Further research through a large prospective, longitudinal study is needed to confirm the diagnostic potential of MIBG cardiac scintigraphy for DLB and to discriminate DLB from AD. Studies that contain patients with autopsy-confirmed dementia diagnoses (both DLB and other neurodegenerative dementias like AD) are especially needed to confirm the diagnostic potential of MIBG cardiac scintigraphy for differential dementia diagnosis and to gain more insight into factors of potential influence on the H/M ratio, like psychotropic medication and cardiovascular comorbidities.
Conclusion
The MIBG cardiac scintigraphy H/M ratio is a possible diagnostic biomarker for DLB in routine clinical practice and might have an added diagnostic value in case of doubt between DLB and AD.
Acknowledgments
This work was partially supported by the University Research Fund of the University of Antwerp; the Foundation for Alzheimer Research (SAO-FRA); the Institute Born-Bunge; the central Biobank facility of the Institute Born-Bunge/University Antwerp; an unrestricted educational grant of Janssen, Belgium; the Research Foundation—Flanders (FWO-Vlaanderen); the Agency for Innovation by Science and Technology (IWT); the Interuniversity Attraction Poles (IAP) program of the Belgian Science Policy Office; the Methusalem excellence grant of the Flemish Government, Belgium; the Medical Research Foundation Antwerp; and the EU/EFPIA Innovative Medicines Initiative Joint Undertaking (EMIF grant no. 115372). This work is part of the BIOMARKAPD project within the EU Joint Programme for Neurodegenerative Disease Research (JPND).

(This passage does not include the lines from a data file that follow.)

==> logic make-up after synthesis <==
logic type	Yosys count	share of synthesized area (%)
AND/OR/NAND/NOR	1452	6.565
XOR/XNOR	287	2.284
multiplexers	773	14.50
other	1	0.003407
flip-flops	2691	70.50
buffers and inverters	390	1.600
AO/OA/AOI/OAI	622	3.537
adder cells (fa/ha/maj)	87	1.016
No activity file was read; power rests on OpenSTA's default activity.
--- src/abr_pkg.sv ---
// Purpose: shared constants for the analogue reference and bias control register bank
// Assumes: 7-bit register index, 16-bit register data
// Notes:   masks mark the bits that hold a field; all other bits read as zero
`default_nettype none
package abr_pkg;

    localparam int ABR_ADDR_W = 7;
    localparam int ABR_DATA_W = 16;
    localparam int ABR_NUM_REGS = 4;

    // register indices
    localparam logic [6:0] ABR_MIDRAIL_ADDR = 7'h04;
    localparam logic [6:0] ABR_BIAS_ADDR    = 7'h05;
    localparam logic [6:0] ABR_MIXER_ADDR   = 7'h07;
    localparam logic [6:0] ABR_ANTIPOP_ADDR = 7'h08;

    // slot numbers in the register array
    localparam int ABR_SLOT_MIDRAIL = 0;
    localparam int ABR_SLOT_BIAS    = 1;
    localparam int ABR_SLOT_MIXER   = 2;
    localparam int ABR_SLOT_ANTIPOP = 3;

    // writable bit masks
    localparam logic [15:0] ABR_MIDRAIL_MASK = 16'h002f;
    localparam logic [15:0] ABR_BIAS_MASK    = 16'h007f;
    localparam logic [15:0] ABR_MIXER_MASK   = 16'h001f;
    localparam logic [15:0] ABR_ANTIPOP_MASK = 16'h0007;

    // reset values
    localparam logic [15:0] ABR_MIDRAIL_RESET = 16'h0001;
    localparam logic [15:0] ABR_BIAS_RESET    = 16'h0068;
    localparam logic [15:0] ABR_MIXER_RESET   = 16'h0000;
    localparam logic [15:0] ABR_ANTIPOP_RESET = 16'h0000;

    // reference register fields
    localparam int ABR_MID_BUF_EN_BIT   = 5;
    localparam int ABR_MID_SOFT_BIT     = 3;
    localparam int ABR_MID_SEL_LSB      = 1;
    localparam int ABR_MID_SLEW_BIT     = 0;

    // bias register fields
    localparam int ABR_BIAS_SOURCE_SELECT_BIT     = 6;
    localparam int ABR_BIAS_STBY_LVL_BIT = 5;
    localparam int ABR_BIAS_STBY_EN_BIT = 4;
    localparam int ABR_MASTER_BIAS_LEVEL_LSB     = 2;
    localparam int ABR_BIAS_NORM_EN_BIT = 1;
    localparam int ABR_BIAS_START_EN_BIT = 0;

    // mixer register fields
    localparam int ABR_MIX_DAC_BIT      = 4;
    localparam int ABR_MIX_IN2_ATT_BIT  = 3;
    localparam int ABR_MIX_IN2_EN_BIT   = 2;
    localparam int ABR_MIX_IN1_ATT_BIT  = 1;
    localparam int ABR_MIX_IN1_EN_BIT   = 0;

    // anti-pop register fields
    localparam int ABR_AP_DISCH_BIT     = 2;
    localparam int ABR_AP_CLAMP_RES_BIT = 1;
    localparam int ABR_AP_CLAMP_BIT     = 0;

    // mid-rail divider codes
    localparam logic [1:0] ABR_MID_OFF     = 2'h0;
    localparam logic [1:0] ABR_MID_NORMAL  = 2'h1;
    localparam logic [1:0] ABR_MID_STANDBY = 2'h2;
    localparam logic [1:0] ABR_MID_FAST    = 2'h3;

    // bias current in quarters of the normal bias
    localparam logic [2:0] ABR_BIAS_Q_QUARTER  = 3'h1;
    localparam logic [2:0] ABR_BIAS_Q_HALF     = 3'h2;
    localparam logic [2:0] ABR_BIAS_Q_3QUARTER = 3'h3;
    localparam logic [2:0] ABR_BIAS_Q_FULL     = 3'h4;
    localparam logic [2:0] ABR_BIAS_Q_1P5      = 3'h6;

    typedef logic [15:0] abr_word_t;

endpackage
`default_nettype wire

--- src/abr_bias_regs.sv ---
// Purpose: analogue reference, bias, input mixer and line-output anti-pop control registers
// Assumes: register port driven by the control interface logic on sys_clk
// Notes:   all field and derived control outputs come from flip-flops
`timescale 1ns/1ps
`default_nettype none

// Summary of operation
// - two-bit mid-rail divider select, reset off
// - mid-rail slew fast bit zero, reset one
// - bias source select bit six, reset start-up
// - standby bias level bit five, reset quarter
// - standby enable picks standby over master level
// - master bias level bits three:two, reset 1x
// - normal bias generator enable bit one
// - start-up bias generator enable bit zero
// - mixer: dac, input enables, input attenuation
// - line-output discharge bit two, about 5k
// - clamp resistance 20k or 500 ohm
// - clamp only while line output is disabled
// - mid-rail soft start bit three, reset zero
// - buffered mid-rail enable bit five, reset zero
module abr_bias_regs
    import abr_pkg::*;
(
    input  wire logic        sys_clk,
    input  wire logic        rst,
    // register port
    input  wire logic        reg_wr_en,
    input  wire logic        reg_rd_en,
    input  wire logic [6:0]  reg_addr,
    input  wire logic [15:0] reg_wdata,
    output logic [15:0]      reg_rdata,
    output logic             reg_rd_valid,
    output logic             reg_addr_hit,
    // state of the line output, from the power management bank
    input  wire logic        line_output_enable,
    // reference controls
    output logic [1:0]       midrail_divider_select,
    output logic [3:0]       midrail_divider_onehot,
    output logic             midrail_slew_fast,
    output logic             midrail_soft_start,
    output logic             midrail_buffer_enable,
    // bias controls
    output logic             bias_source_select,
    output logic             standby_bias_level,
    output logic             standby_bias_enable,
    output logic [1:0]       master_bias_level,
    output logic             normal_bias_enable,
    output logic             startup_bias_enable,
    output logic [2:0]       bias_current_quarters,
    output logic             selected_bias_running,
    // mixer controls
    output logic             dac_path_enable,
    output logic             input_one_enable,
    output logic             input_one_attenuate,
    output logic             input_two_enable,
    output logic             input_two_attenuate,
    // line-output anti-pop controls
    output logic             line_output_discharge,
    output logic             line_clamp_request,
    output logic             line_clamp_resistance,
    output logic             line_clamp_active,
    output logic             line_clamp_low_ohm,
    output logic             line_clamp_unbuffered
);

    localparam abr_word_t MASKS  [ABR_NUM_REGS] = '{ABR_MIDRAIL_MASK, ABR_BIAS_MASK,
                                                     ABR_MIXER_MASK, ABR_ANTIPOP_MASK};
    localparam abr_word_t RESETS [ABR_NUM_REGS] = '{ABR_MIDRAIL_RESET, ABR_BIAS_RESET,
                                                     ABR_MIXER_RESET, ABR_ANTIPOP_RESET};

    abr_word_t        regs [ABR_NUM_REGS];
    logic [3:0]       sel;
    logic [15:0]      rdata_nxt;
    logic [2:0]       quarters_nxt;
    logic             clamp_nxt;

    // one-hot slot decode, shared by write and read paths
    function automatic logic [3:0] abr_decode(input logic [6:0] addr);
        logic [3:0] hit;
        hit = 4'h0;
        case (addr)
            ABR_MIDRAIL_ADDR: hit[ABR_SLOT_MIDRAIL] = 1'b1;
            ABR_BIAS_ADDR:    hit[ABR_SLOT_BIAS]    = 1'b1;
            ABR_MIXER_ADDR:   hit[ABR_SLOT_MIXER]   = 1'b1;
            ABR_ANTIPOP_ADDR: hit[ABR_SLOT_ANTIPOP] = 1'b1;
            default:          hit = 4'h0;
        endcase
        return hit;
    endfunction

    // master bias code to quarters of the normal bias
    function automatic logic [2:0] abr_master_quarters(input logic [1:0] code);
        logic [2:0] q;
        case (code)
            2'h0:    q = ABR_BIAS_Q_HALF;
            2'h1:    q = ABR_BIAS_Q_3QUARTER;
            2'h2:    q = ABR_BIAS_Q_FULL;
            default: q = ABR_BIAS_Q_1P5;
        endcase
        return q;
    endfunction

    assign sel          = abr_decode(reg_addr);
    assign reg_addr_hit = |sel;

    // masked storage; writes to unmapped indices or unlisted bits are dropped
    genvar gi;
    generate
        for (gi = 0; gi < ABR_NUM_REGS; gi++)
        begin : g_reg
            abr_field_reg #(
                .MASK  (MASKS[gi]),
                .RESET (RESETS[gi])
            ) u_reg (
                .sys_clk (sys_clk),
                .rst     (rst),
                .wr_en   (reg_wr_en & sel[gi]),
                .wdata   (reg_wdata),
                .q       (regs[gi])
            );
        end
    endgenerate

    // read mux; unmapped indices read as zero
    always_comb
    begin
        rdata_nxt = 16'h0000;
        for (int i = 0; i < ABR_NUM_REGS; i++)
        begin
            if (sel[i])
            begin
                rdata_nxt = regs[i];
            end
        end
    end

    always_ff @(posedge sys_clk)
    begin
        if (rst)
        begin
            reg_rdata    <= 16'h0000;
            reg_rd_valid <= 1'b0;
        end
        else
        begin
            reg_rd_valid <= reg_rd_en;
            if (reg_rd_en)
            begin
                reg_rdata <= rdata_nxt;
            end
        end
    end

    // reference fields
    assign midrail_divider_select = regs[ABR_SLOT_MIDRAIL][ABR_MID_SEL_LSB +: 2];
    assign midrail_slew_fast      = regs[ABR_SLOT_MIDRAIL][ABR_MID_SLEW_BIT];
    assign midrail_soft_start     = regs[ABR_SLOT_MIDRAIL][ABR_MID_SOFT_BIT];
    assign midrail_buffer_enable  = regs[ABR_SLOT_MIDRAIL][ABR_MID_BUF_EN_BIT];

    // divider mode as one-hot: off, normal, standby, fast start-up
    always_ff @(posedge sys_clk)
    begin
        if (rst)
        begin
            midrail_divider_onehot <= 4'h1;
        end
        else
        begin
            case (midrail_divider_select)
                ABR_MID_OFF:     midrail_divider_onehot <= 4'h1;
                ABR_MID_NORMAL:  midrail_divider_onehot <= 4'h2;
                ABR_MID_STANDBY: midrail_divider_onehot <= 4'h4;
                ABR_MID_FAST:    midrail_divider_onehot <= 4'h8;
                default:         midrail_divider_onehot <= 4'h1;
            endcase
        end
    end

    // bias fields
    assign bias_source_select  = regs[ABR_SLOT_BIAS][ABR_BIAS_SOURCE_SELECT_BIT];
    assign standby_bias_level  = regs[ABR_SLOT_BIAS][ABR_BIAS_STBY_LVL_BIT];
    assign standby_bias_enable = regs[ABR_SLOT_BIAS][ABR_BIAS_STBY_EN_BIT];
    assign master_bias_level   = regs[ABR_SLOT_BIAS][ABR_MASTER_BIAS_LEVEL_LSB +: 2];
    assign normal_bias_enable  = regs[ABR_SLOT_BIAS][ABR_BIAS_NORM_EN_BIT];
    assign startup_bias_enable = regs[ABR_SLOT_BIAS][ABR_BIAS_START_EN_BIT];

    // effective bias current: standby level overrides master level when enabled
    always_comb
    begin
        if (standby_bias_enable)
        begin
            quarters_nxt = standby_bias_level ? ABR_BIAS_Q_QUARTER : ABR_BIAS_Q_HALF;
        end
        else
        begin
            quarters_nxt = abr_master_quarters(master_bias_level);
        end
    end

    always_ff @(posedge sys_clk)
    begin
        if (rst)
        begin
            bias_current_quarters <= ABR_BIAS_Q_QUARTER;
            selected_bias_running <= 1'b0;
        end
        else
        begin
            bias_current_quarters <= quarters_nxt;
            // the chosen source has its generator switched on
            selected_bias_running <= bias_source_select ? startup_bias_enable
                                                        : normal_bias_enable;
        end
    end

    // mixer fields
    assign dac_path_enable     = regs[ABR_SLOT_MIXER][ABR_MIX_DAC_BIT];
    assign input_two_attenuate = regs[ABR_SLOT_MIXER][ABR_MIX_IN2_ATT_BIT];
    assign input_two_enable    = regs[ABR_SLOT_MIXER][ABR_MIX_IN2_EN_BIT];
    assign input_one_attenuate = regs[ABR_SLOT_MIXER][ABR_MIX_IN1_ATT_BIT];
    assign input_one_enable    = regs[ABR_SLOT_MIXER][ABR_MIX_IN1_EN_BIT];

    // anti-pop fields
    assign line_output_discharge = regs[ABR_SLOT_ANTIPOP][ABR_AP_DISCH_BIT];
    assign line_clamp_resistance = regs[ABR_SLOT_ANTIPOP][ABR_AP_CLAMP_RES_BIT];
    assign line_clamp_request    = regs[ABR_SLOT_ANTIPOP][ABR_AP_CLAMP_BIT];

    // clamp applies only with the line output off
    assign clamp_nxt = line_clamp_request & ~line_output_enable;

    always_ff @(posedge sys_clk)
    begin
        if (rst)
        begin
            line_clamp_active     <= 1'b0;
            line_clamp_low_ohm    <= 1'b0;
            line_clamp_unbuffered <= 1'b0;
        end
        else
        begin
            line_clamp_active     <= clamp_nxt;
            line_clamp_low_ohm    <= clamp_nxt & line_clamp_resistance;
            // clamp asked for without the buffered mid-rail behind it
            line_clamp_unbuffered <= clamp_nxt & ~midrail_buffer_enable;
        end
    end

endmodule
`default_nettype wire

--- src/abr_field_reg.sv ---
// Purpose: one masked control register with a fixed reset value
// Assumes: synchronous active-high reset on sys_clk
// Notes:   unmasked bits never store a one
`timescale 1ns/1ps
`default_nettype none
module abr_field_reg
    import abr_pkg::*;
#(
    parameter abr_word_t MASK  = 16'hffff,
    parameter abr_word_t RESET = 16'h0000
)
(
    input  wire logic        sys_clk,
    input  wire logic        rst,
    input  wire logic        wr_en,
    input  wire abr_word_t   wdata,
    output var  abr_word_t   q
);

    always_ff @(posedge sys_clk)
    begin
        if (rst)
        begin
            q <= RESET & MASK;
        end
        else if (wr_en)
        begin
            q <= wdata & MASK;
        end
    end

endmodule
`default_nettype wire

The authors acknowledge Mrs E. Niemantsverdriet (BIODEM, Antwerp) and the clinical staff of the Department of Neurology and Memory Clinic of Hospital Network Antwerp (ZNA), Middelheim and Hoge Beuken, Antwerp, Belgium.
Conflict of interest
None declared.
Key points
Given the overlap in clinical symptoms between DLB and AD, differential diagnosis is difficult.
MIBG cardiac scintigraphy H/M ratio is a possible diagnostic biomarker for DLB.
MIBG cardiac scintigraphy might have an added diagnostic value in case of doubt between DLB and AD.